─── TASK INPUT ───
--- src/core/ssr_defs.svh ---
// Purpose: offsets, fields, reset values and timing counts of the supply supervisor
// Assumes: 100 MHz system clock, 32-bit AXI4-Lite register bus
// Notes: definitions only
`ifndef SSR_DEFS_SVH
`define SSR_DEFS_SVH
// register byte offsets
`define SSR_OFS_CTRL 8'h00
`define SSR_OFS_STATUS 8'h04
`define SSR_OFS_IRQ_STAT 8'h08
`define SSR_OFS_IRQ_CLR 8'h0c
`define SSR_OFS_IRQ_EN 8'h10
// control fields
`define SSR_CTRL_SLD_EN 0
`define SSR_CTRL_LVL_LSB 1
`define SSR_CTRL_LVL_MSB 3
`define SSR_CTRL_FALL_SEL 4
`define SSR_CTRL_RISE_SEL 5
`define SSR_CTRL_VREF_AUTO 6
// status fields
`define SSR_ST_SLD_BELOW 0
`define SSR_ST_BOR_LSB 1
`define SSR_ST_BOR_MSB 3
`define SSR_ST_BOR_OFF 4
`define SSR_ST_CORE_RUN 5
// interrupt bits
`define SSR_IRQ_FALL 0
`define SSR_IRQ_RISE 1
// reset values
`define SSR_CTRL_RST 7'h00
`define SSR_IRQ_EN_RST 2'h0
`define SSR_BOR_LVL_RST 3'h0
// widths and counts
`define SSR_BOR_LEVELS 5
`define SSR_SLD_LEVELS 7
`define SSR_TMR_W 19
`define SSR_CLK_MHZ 100
`define SSR_STARTUP_BOR_US 3300
`define SSR_STARTUP_NOBOR_US 1000
`define SSR_STARTUP_BOR_CYC (`SSR_STARTUP_BOR_US * `SSR_CLK_MHZ)
`define SSR_STARTUP_NOBOR_CYC (`SSR_STARTUP_NOBOR_US * `SSR_CLK_MHZ)
`endif

--- src/core/ssr_pkg.sv ---
// Purpose: types of the supply supervisor
// Assumes: nothing
// Notes: states are one-hot
package ssr_pkg;
    typedef enum logic [3:0] {
        SSR_HOLD = 4'b0001,
        SSR_LOAD = 4'b0010,
        SSR_START = 4'b0100,
        SSR_RUN = 4'b1000
    } ssr_state_t;
    typedef enum logic [2:0] {
        SSR_PM_RUN = 3'h0,
        SSR_PM_SLEEP = 3'h1,
        SSR_PM_LPRUN = 3'h2,
        SSR_PM_LPSLEEP = 3'h3,
        SSR_PM_STOP = 3'h4,
        SSR_PM_STANDBY = 3'h5
    } ssr_pmode_t;
endpackage

--- src/core/ssr_startup_timer.sv ---
// Purpose: one-shot start-up delay counter
// Assumes: start is a one-cycle pulse, len at least 1
// Notes: done pulses once, len cycles after start
`timescale 1ns/10ps
`default_nettype none
`include "ssr_defs.svh"
module ssr_startup_timer (
    // clock and reset
    input wire logic clk,
    input wire logic rst_n,
    // control
    input wire logic start,
    input wire logic abort,
    input wire logic [`SSR_TMR_W-1:0] len,
    output logic done
);
    logic [`SSR_TMR_W-1:0] cnt_q;
    logic busy_q;
    // countdown, restart on start
    always_ff @(posedge clk or negedge rst_n) begin
        if (!rst_n) begin
            cnt_q <= '0;
            busy_q <= 1'b0;
            done <= 1'b0;
        end else begin
            done <= 1'b0;
            if (start) begin
                cnt_q <= len - `SSR_TMR_W'(1);
                busy_q <= 1'b1;
            end else if (abort) begin
                busy_q <= 1'b0;
            end else if (busy_q) begin
                if (cnt_q == '0) begin
                    busy_q <= 1'b0;
                    done <= 1'b1;
                end else begin
                    cnt_q <= cnt_q - `SSR_TMR_W'(1);
                end
            end
        end
    end
endmodule
`default_nettype wire

--- src/core/ssr_supervisor.sv ---
// Purpose: supply supervision, reset sequencing, level detector and regulator select
// Assumes: comparator and option inputs synchronous to CLK
// Notes: registers over AXI4-Lite; one level interrupt
// Overview of operation
// - Core reset stays asserted while the supply is below the power-on or brownout level.
// - Reaching the power-on level starts an option load that confirms, moves or disables brownout.
// - Five brownout levels are selectable through the loaded options.
// - Once disabled by options, brownout stays off until the next hold reloads it from BOR_AT_POWERUP; until then only power-on/down governs reset.
// - A control register bit turns the internal voltage reference off automatically in Stop mode.
// - Start-up lasts 3.3 ms with brownout active at power-up, else 1 ms.
// - The level detector compares the supply against one of seven software levels.
// - The detector can interrupt on falling below, rising above, or both.
// - Run mode selects the main regulator.
// - Low-power run, low-power sleep and Stop select the low-power regulator.
// - Standby powers the regulator down, output high impedance, core unpowered.
// - Standby entry loses core state; only the standby domain keeps its contents.
`timescale 1ns/10ps
`default_nettype none
`include "ssr_defs.svh"
module ssr_supervisor #(
    parameter int unsigned STARTUP_BOR_CYC = `SSR_STARTUP_BOR_CYC,
    parameter int unsigned STARTUP_NOBOR_CYC = `SSR_STARTUP_NOBOR_CYC
) (
    // clock and reset
    input wire logic CLK,
    input wire logic ARST_N,
    // analog comparators, high while supply is above the level
    input wire logic VDD_ABOVE_POR,
    input wire logic [`SSR_BOR_LEVELS-1:0] BOR_CMP,
    input wire logic [`SSR_SLD_LEVELS-1:0] SLD_CMP,
    input wire logic BOR_AT_POWERUP,
    // option loader
    output logic OPT_LOAD_REQ,
    input wire logic OPT_LOAD_DONE,
    input wire logic [2:0] OPT_BOR_LEVEL,
    // power mode and regulator
    input wire ssr_pkg::ssr_pmode_t PWR_MODE,
    output logic REG_MAIN,
    output logic REG_LOWPWR,
    output logic REG_OFF,
    output logic CORE_PWR_EN,
    output logic VREF_EN,
    output logic CORE_RST_N,
    output logic IRQ,
    // axi4-lite slave
    input wire logic [7:0] AWADDR,
    input wire logic AWVALID,
    output logic AWREADY,
    input wire logic [31:0] WDATA,
    input wire logic [3:0] WSTRB,
    input wire logic WVALID,
    output logic WREADY,
    output logic [1:0] BRESP,
    output logic BVALID,
    input wire logic BREADY,
    input wire logic [7:0] ARADDR,
    input wire logic ARVALID,
    output logic ARREADY,
    output logic [31:0] RDATA,
    output logic [1:0] RRESP,
    output logic RVALID,
    input wire logic RREADY
);
    import ssr_pkg::*;

    logic [1:0] rst_sync_q;
    logic rst_n;
    ssr_state_t state_q;
    logic bor_strap_q, bor_off_q;
    logic [2:0] bor_lvl_q;
    logic [6:0] ctrl_q;
    logic [1:0] irq_stat_q, irq_en_q;
    logic sld_armed_q, sld_below_q;
    logic aw_got_q, w_got_q;
    logic [7:0] awaddr_q;
    logic [31:0] wdata_q;
    logic [3:0] wstrb_q;
    logic do_wr, standby, supply_ok, bor_ok, sld_below, fall_ev, rise_ev;
    logic tmr_start, tmr_done;
    logic [`SSR_TMR_W-1:0] tmr_len;

    // picks one comparator bit, clamping the index
    function automatic logic pick(input logic [6:0] cmp, input logic [2:0] idx,
                                  input logic [2:0] top);
        pick = (idx > top) ? cmp[top] : cmp[idx];
    endfunction

    // reset release through two flops
    always_ff @(posedge CLK or negedge ARST_N) begin
        if (!ARST_N) begin
            rst_sync_q <= 2'b00;
        end else begin
            rst_sync_q <= {rst_sync_q[0], 1'b1};
        end
    end
    assign rst_n = rst_sync_q[1];

    assign standby = (PWR_MODE == SSR_PM_STANDBY);
    assign bor_ok = pick({2'b00, BOR_CMP}, bor_lvl_q, 3'(`SSR_BOR_LEVELS - 1));
    assign supply_ok = VDD_ABOVE_POR && (bor_off_q || bor_ok);
    assign tmr_len = bor_strap_q ? `SSR_TMR_W'(STARTUP_BOR_CYC) : `SSR_TMR_W'(STARTUP_NOBOR_CYC);
    assign tmr_start = (state_q == SSR_LOAD) && supply_ok && OPT_LOAD_DONE;

    // reset sequencer
    always_ff @(posedge CLK or negedge rst_n) begin
        if (!rst_n) begin
            state_q <= SSR_HOLD;
        end else begin
            case (state_q)
                SSR_HOLD: state_q <= (VDD_ABOVE_POR && !standby) ? SSR_LOAD : SSR_HOLD;
                SSR_LOAD: begin
                    if (!supply_ok || standby) begin
                        state_q <= SSR_HOLD;
                    end else if (OPT_LOAD_DONE) begin
                        state_q <= SSR_START;
                    end
                end
                SSR_START: begin
                    if (!supply_ok || standby) begin
                        state_q <= SSR_HOLD;
                    end else if (tmr_done) begin
                        state_q <= SSR_RUN;
                    end
                end
                SSR_RUN: state_q <= (!supply_ok || standby) ? SSR_HOLD : SSR_RUN;
                default: state_q <= SSR_HOLD;
            endcase
        end
    end

    ssr_startup_timer u_timer (
        .clk(CLK),
        .rst_n(rst_n),
        .start(tmr_start),
        .abort(state_q != SSR_START),
        .len(tmr_len),
        .done(tmr_done)
    );

    // brownout options, strap caught while held
    always_ff @(posedge CLK or negedge rst_n) begin
        if (!rst_n) begin
            bor_strap_q <= 1'b0;
            bor_off_q <= 1'b1;
            bor_lvl_q <= `SSR_BOR_LVL_RST;
        end else if (state_q == SSR_HOLD) begin
            bor_strap_q <= BOR_AT_POWERUP;
            bor_off_q <= !BOR_AT_POWERUP;
            bor_lvl_q <= `SSR_BOR_LVL_RST;
        end else if (tmr_start) begin
            bor_off_q <= (OPT_BOR_LEVEL >= 3'(`SSR_BOR_LEVELS));
            bor_lvl_q <= OPT_BOR_LEVEL;
        end
    end

    assign CORE_RST_N = (state_q == SSR_RUN);
    assign OPT_LOAD_REQ = (state_q == SSR_LOAD);

    // main regulator in run and sleep
    always_comb begin
        REG_MAIN = (PWR_MODE == SSR_PM_RUN) || (PWR_MODE == SSR_PM_SLEEP);
        REG_LOWPWR = (PWR_MODE == SSR_PM_LPRUN) || (PWR_MODE == SSR_PM_LPSLEEP) ||
                     (PWR_MODE == SSR_PM_STOP);
        REG_OFF = standby;
        CORE_PWR_EN = !standby;
        VREF_EN = !standby && !((PWR_MODE == SSR_PM_STOP) && ctrl_q[`SSR_CTRL_VREF_AUTO]);
    end

    assign sld_below = !pick(SLD_CMP, ctrl_q[`SSR_CTRL_LVL_MSB:`SSR_CTRL_LVL_LSB],
                             3'(`SSR_SLD_LEVELS - 1));
    assign fall_ev = sld_armed_q && sld_below && !sld_below_q;
    assign rise_ev = sld_armed_q && !sld_below && sld_below_q;

    // detector history, armed one cycle after enable
    always_ff @(posedge CLK or negedge rst_n) begin
        if (!rst_n) begin
            sld_armed_q <= 1'b0;
            sld_below_q <= 1'b0;
        end else begin
            sld_armed_q <= ctrl_q[`SSR_CTRL_SLD_EN] && !standby;
            sld_below_q <= sld_below;
        end
    end

    // write channel capture and commit
    assign AWREADY = !aw_got_q && !BVALID;
    assign WREADY = !w_got_q && !BVALID;
    assign do_wr = aw_got_q && w_got_q && !BVALID;
    always_ff @(posedge CLK or negedge rst_n) begin
        if (!rst_n) begin
            aw_got_q <= 1'b0;
            w_got_q <= 1'b0;
            awaddr_q <= '0;
            wdata_q <= '0;
            wstrb_q <= '0;
            BVALID <= 1'b0;
            BRESP <= 2'b00;
        end else begin
            if (AWVALID && AWREADY) begin
                aw_got_q <= 1'b1;
                awaddr_q <= AWADDR;
            end
            if (WVALID && WREADY) begin
                w_got_q <= 1'b1;
                wdata_q <= WDATA;
                wstrb_q <= WSTRB;
            end
            if (do_wr) begin
                aw_got_q <= 1'b0;
                w_got_q <= 1'b0;
                BVALID <= 1'b1;
                BRESP <= (awaddr_q > `SSR_OFS_IRQ_EN || awaddr_q[1:0] != 2'b00) ? 2'b11 : 2'b00;
            end else if (BVALID && BREADY) begin
                BVALID <= 1'b0;
            end
        end
    end

    // control and enable registers, cleared in standby
    always_ff @(posedge CLK or negedge rst_n) begin
        if (!rst_n) begin
            ctrl_q <= `SSR_CTRL_RST;
            irq_en_q <= `SSR_IRQ_EN_RST;
        end else if (standby) begin
            ctrl_q <= `SSR_CTRL_RST;
            irq_en_q <= `SSR_IRQ_EN_RST;
        end else if (do_wr && wstrb_q[0]) begin
            if (awaddr_q == `SSR_OFS_CTRL) begin
                ctrl_q <= wdata_q[6:0];
            end
            if (awaddr_q == `SSR_OFS_IRQ_EN) begin
                irq_en_q <= wdata_q[1:0];
            end
        end
    end

    // sticky detector events, set beats clear
    always_ff @(posedge CLK or negedge rst_n) begin
        if (!rst_n) begin
            irq_stat_q <= 2'b00;
        end else if (standby) begin
            irq_stat_q <= 2'b00;
        end else begin
            irq_stat_q <= (irq_stat_q & ~((do_wr && wstrb_q[0] &&
                          awaddr_q == `SSR_OFS_IRQ_CLR) ? wdata_q[1:0] : 2'b00))
                          | {rise_ev && ctrl_q[`SSR_CTRL_RISE_SEL],
                             fall_ev && ctrl_q[`SSR_CTRL_FALL_SEL]};
        end
    end
    assign IRQ = |(irq_stat_q & irq_en_q);

    // read channel, one cycle answer
    assign ARREADY = !RVALID;
    always_ff @(posedge CLK or negedge rst_n) begin
        if (!rst_n) begin
            RVALID <= 1'b0;
            RDATA <= '0;
            RRESP <= 2'b00;
        end else if (ARVALID && ARREADY) begin
            RVALID <= 1'b1;
            RRESP <= 2'b00;
            RDATA <= '0;
            case (ARADDR)
                `SSR_OFS_CTRL: RDATA <= {25'h0, ctrl_q};
                `SSR_OFS_STATUS: RDATA <= {26'h0, CORE_RST_N, bor_off_q, bor_lvl_q,
                                           sld_armed_q && sld_below};
                `SSR_OFS_IRQ_STAT: RDATA <= {30'h0, irq_stat_q};
                `SSR_OFS_IRQ_CLR: RDATA <= '0;
                `SSR_OFS_IRQ_EN: RDATA <= {30'h0, irq_en_q};
                default: RRESP <= 2'b11;
            endcase
        end else if (RVALID && RREADY) begin
            RVALID <= 1'b0;
        end
    end
endmodule
`default_nettype wire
───
Show all lines above holding the word "brownout".

### RESULT OF THE EXERCISE
// - Core reset stays asserted while the supply is below the power-on or brownout level.
// - Reaching the power-on level starts an option load that confirms, moves or disables brownout.
// - Five brownout levels are selectable through the loaded options.
// - Once disabled by options, brownout stays off until the next hold reloads it from BOR_AT_POWERUP; until then only power-on/down governs reset.
// - Start-up lasts 3.3 ms with brownout active at power-up, else 1 ms.
    // brownout options, strap caught while held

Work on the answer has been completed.